- Exercise goal: List every line below containing "parameter".

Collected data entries
────────
## src/rtl/simon_ctrl_gen.sv

```systemverilog
// simon_ctrl_gen: Simon Says game controller.
// Sequences the start handshake, round growth, sequence playback, player
// checking, per-move timeout and the failure flash for an N-colour game.
// All outputs are Moore outputs decoded from the state register and counters.

module simon_ctrl_gen #(
  parameter int unsigned N_COLOURS      = 4,
  parameter int unsigned ROUND_W        = 6,
  parameter int unsigned MAX_ROUNDS     = 32,
  parameter int unsigned SPEED_EVERY    = 5,
  parameter int unsigned SPEED_W        = 3,
  parameter int unsigned FAIL_FLASHES   = 3,
  parameter int unsigned TIMEOUT_PULSES = 8
) (
  input  logic                 clk,
  input  logic                 reset,
  input  logic [1:0]           launch_keys,
  input  logic [N_COLOURS-1:0] player_input,
  input  logic                 pulse,
  input  logic [N_COLOURS-1:0] seq_colour,
  output logic [ROUND_W-1:0]   seq_idx,
  output logic                 load_colour,
  output logic                 load_speed,
  output logic [SPEED_W-1:0]   speed,
  output logic                 flash_en,
  output logic [N_COLOURS-1:0] flash_colour,
  output logic [ROUND_W-1:0]   current_round,
  output logic                 win,
  output logic                 lose,
  output logic                 busy
);

  // Counter widths; the timeout counter keeps one bit even when disabled.
  localparam int unsigned TO_W = (TIMEOUT_PULSES > 0) ? $clog2(TIMEOUT_PULSES + 1) : 1;
  localparam int unsigned FC_W = $clog2(FAIL_FLASHES + 1);

  localparam logic                 TO_EN      = (TIMEOUT_PULSES != 0);
  localparam logic [TO_W-1:0]      TO_LIMIT   = TO_W'(TIMEOUT_PULSES);
  localparam logic [FC_W-1:0]      FC_LIMIT   = FC_W'(FAIL_FLASHES);
  localparam logic [ROUND_W-1:0]   ROUND_LAST = ROUND_W'(MAX_ROUNDS);
  localparam logic [SPEED_W-1:0]   SPEED_MAX  = {SPEED_W{1'b1}};
  localparam logic [ROUND_W-1:0]   ROUND_ONE  = ROUND_W'(1);
  localparam logic [TO_W-1:0]      TO_ONE     = TO_W'(1);
  localparam logic [FC_W-1:0]      FC_ONE     = FC_W'(1);
  localparam logic [SPEED_W-1:0]   SPEED_ONE  = SPEED_W'(1);

  typedef enum logic [3:0] {
    ST_IDLE      = 4'd0,
    ST_ARM       = 4'd1,
    ST_RELEASE   = 4'd2,
    ST_ADD       = 4'd3,
    ST_SPEED     = 4'd4,
    ST_SHOW_WAIT = 4'd5,
    ST_SHOW_ON   = 4'd6,
    ST_SHOW_OFF  = 4'd7,
    ST_PLAYER    = 4'd8,
    ST_CHECK     = 4'd9,
    ST_DESELECT  = 4'd10,
    ST_FAIL_ON   = 4'd11,
    ST_FAIL_OFF  = 4'd12,
    ST_END       = 4'd13
  } state_t;

  state_t              state_r, state_nx;
  logic [ROUND_W-1:0]  idx_r, idx_nx;
  logic [ROUND_W-1:0]  round_r, round_nx;
  logic [SPEED_W-1:0]  speed_r, speed_nx;
  logic [TO_W-1:0]     tcnt_r, tcnt_nx;
  logic [FC_W-1:0]     fcnt_r, fcnt_nx;
  logic                win_r, win_nx;
  logic                lose_r, lose_nx;

  // True when the freshly added round starts a new speed step.
  function automatic logic speed_step_due(input logic [ROUND_W-1:0] rnd);
    logic [31:0] prev;
    prev = 32'(rnd) - 32'd1;
    speed_step_due = (rnd > ROUND_ONE) && ((prev % SPEED_EVERY) == 32'd0);
  endfunction

  // Speed level plus one, held at the top level once reached.
  function automatic logic [SPEED_W-1:0] speed_inc(input logic [SPEED_W-1:0] spd);
    if (spd == SPEED_MAX) begin
      speed_inc = spd;
    end else begin
      speed_inc = spd + SPEED_ONE;
    end
  endfunction

  // State and counter registers with synchronous active-low reset.
  always_ff @(posedge clk) begin
    if (!reset) begin
      state_r <= ST_IDLE;
      idx_r   <= '0;
      round_r <= '0;
      speed_r <= '0;
      tcnt_r  <= '0;
      fcnt_r  <= '0;
      win_r   <= 1'b0;
      lose_r  <= 1'b0;
    end else begin
      state_r <= state_nx;
      idx_r   <= idx_nx;
      round_r <= round_nx;
      speed_r <= speed_nx;
      tcnt_r  <= tcnt_nx;
      fcnt_r  <= fcnt_nx;
      win_r   <= win_nx;
      lose_r  <= lose_nx;
    end
  end

  // Next-state and counter update logic; round and speed change on entry to ADD/SPEED.
  always_comb begin
    state_nx = state_r;
    idx_nx   = idx_r;
    round_nx = round_r;
    speed_nx = speed_r;
    tcnt_nx  = tcnt_r;
    fcnt_nx  = fcnt_r;
    win_nx   = win_r;
    lose_nx  = lose_r;

    case (state_r)
      ST_IDLE: begin
        idx_nx   = '0;
        round_nx = '0;
        speed_nx = '0;
        tcnt_nx  = '0;
        fcnt_nx  = '0;
        win_nx   = 1'b0;
        lose_nx  = 1'b0;
        if (launch_keys[0]) begin
          state_nx = ST_ARM;
        end else begin
          state_nx = ST_IDLE;
        end
      end

      ST_ARM: begin
        if (launch_keys == 2'b11) begin
          state_nx = ST_RELEASE;
        end else begin
          state_nx = ST_ARM;
        end
      end

      ST_RELEASE: begin
        if (launch_keys == 2'b00) begin
          state_nx = ST_ADD;
          round_nx = round_r + ROUND_ONE;
        end else begin
          state_nx = ST_RELEASE;
        end
      end

      ST_ADD: begin
        idx_nx = '0;
        if (speed_step_due(round_r)) begin
          state_nx = ST_SPEED;
          speed_nx = speed_inc(speed_r);
        end else begin
          state_nx = ST_SHOW_WAIT;
        end
      end

      ST_SPEED: begin
        state_nx = ST_SHOW_WAIT;
      end

      ST_SHOW_WAIT: begin
        if (pulse) begin
          if (idx_r == round_r) begin
            state_nx = ST_PLAYER;
            idx_nx   = '0;
            tcnt_nx  = '0;
          end else begin
            state_nx = ST_SHOW_ON;
          end
        end else begin
          state_nx = ST_SHOW_WAIT;
        end
      end

      ST_SHOW_ON: begin
        if (pulse) begin
          state_nx = ST_SHOW_OFF;
        end else begin
          state_nx = ST_SHOW_ON;
        end
      end

      ST_SHOW_OFF: begin
        idx_nx   = idx_r + ROUND_ONE;
        state_nx = ST_SHOW_WAIT;
      end

      ST_PLAYER: begin
        if (idx_r == round_r) begin
          if (round_r == ROUND_LAST) begin
            state_nx = ST_END;
            win_nx   = 1'b1;
          end else begin
            state_nx = ST_ADD;
            round_nx = round_r + ROUND_ONE;
          end
        end else if (player_input != '0) begin
          // A button press wins over a timeout pulse in the same cycle.
          state_nx = ST_CHECK;
        end else if (TO_EN && pulse) begin
          if ((tcnt_r + TO_ONE) == TO_LIMIT) begin
            state_nx = ST_FAIL_ON;
            round_nx = round_r - ROUND_ONE;
            fcnt_nx  = '0;
          end else begin
            state_nx = ST_PLAYER;
            tcnt_nx  = tcnt_r + TO_ONE;
          end
        end else begin
          state_nx = ST_PLAYER;
        end
      end

      ST_CHECK: begin
        // Exact match only: a multi-press never equals a one-hot colour.
        if (player_input == seq_colour) begin
          state_nx = ST_DESELECT;
        end else begin
          state_nx = ST_FAIL_ON;
          round_nx = round_r - ROUND_ONE;
          fcnt_nx  = '0;
        end
      end

      ST_DESELECT: begin
        if (player_input == '0) begin
          state_nx = ST_PLAYER;
          idx_nx   = idx_r + ROUND_ONE;
          tcnt_nx  = '0;
        end else begin
          state_nx = ST_DESELECT;
        end
      end

      ST_FAIL_ON: begin
        if (pulse) begin
          state_nx = ST_FAIL_OFF;
          fcnt_nx  = fcnt_r + FC_ONE;
        end else begin
          state_nx = ST_FAIL_ON;
        end
      end

      ST_FAIL_OFF: begin
        if (pulse) begin
          if (fcnt_r == FC_LIMIT) begin
            state_nx = ST_END;
            lose_nx  = 1'b1;
          end else begin
            state_nx = ST_FAIL_ON;
          end
        end else begin
          state_nx = ST_FAIL_OFF;
        end
      end

      ST_END: begin
        state_nx = ST_END;
      end

      default: begin
        state_nx = ST_IDLE;
      end
    endcase
  end

  // Moore output decode from the state register and counters.
  always_comb begin
    seq_idx       = idx_r;
    load_colour   = 1'b0;
    load_speed    = 1'b0;
    flash_en      = 1'b0;
    busy          = 1'b1;
    speed         = speed_r;
    current_round = round_r;
    win           = win_r;
    lose          = lose_r;

    case (state_r)
      ST_IDLE: begin
        busy = 1'b0;
      end
      ST_ADD: begin
        // round_r already holds the new round, so the slot written is round-1.
        seq_idx     = round_r - ROUND_ONE;
        load_colour = 1'b1;
      end
      ST_SPEED: begin
        load_speed = 1'b1;
      end
      ST_SHOW_ON: begin
        flash_en = 1'b1;
      end
      ST_FAIL_ON: begin
        flash_en = 1'b1;
      end
      ST_END: begin
        busy = 1'b0;
      end
      default: begin
        busy = 1'b1;
      end
    endcase

    if (flash_en) begin
      flash_colour = seq_colour;
    end else begin
      flash_colour = '0;
    end
  end

endmodule

```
────────
- Written solution:
  parameter int unsigned N_COLOURS      = 4,
  parameter int unsigned ROUND_W        = 6,
  parameter int unsigned MAX_ROUNDS     = 32,
  parameter int unsigned SPEED_EVERY    = 5,
  parameter int unsigned SPEED_W        = 3,
  parameter int unsigned FAIL_FLASHES   = 3,
  parameter int unsigned TIMEOUT_PULSES = 8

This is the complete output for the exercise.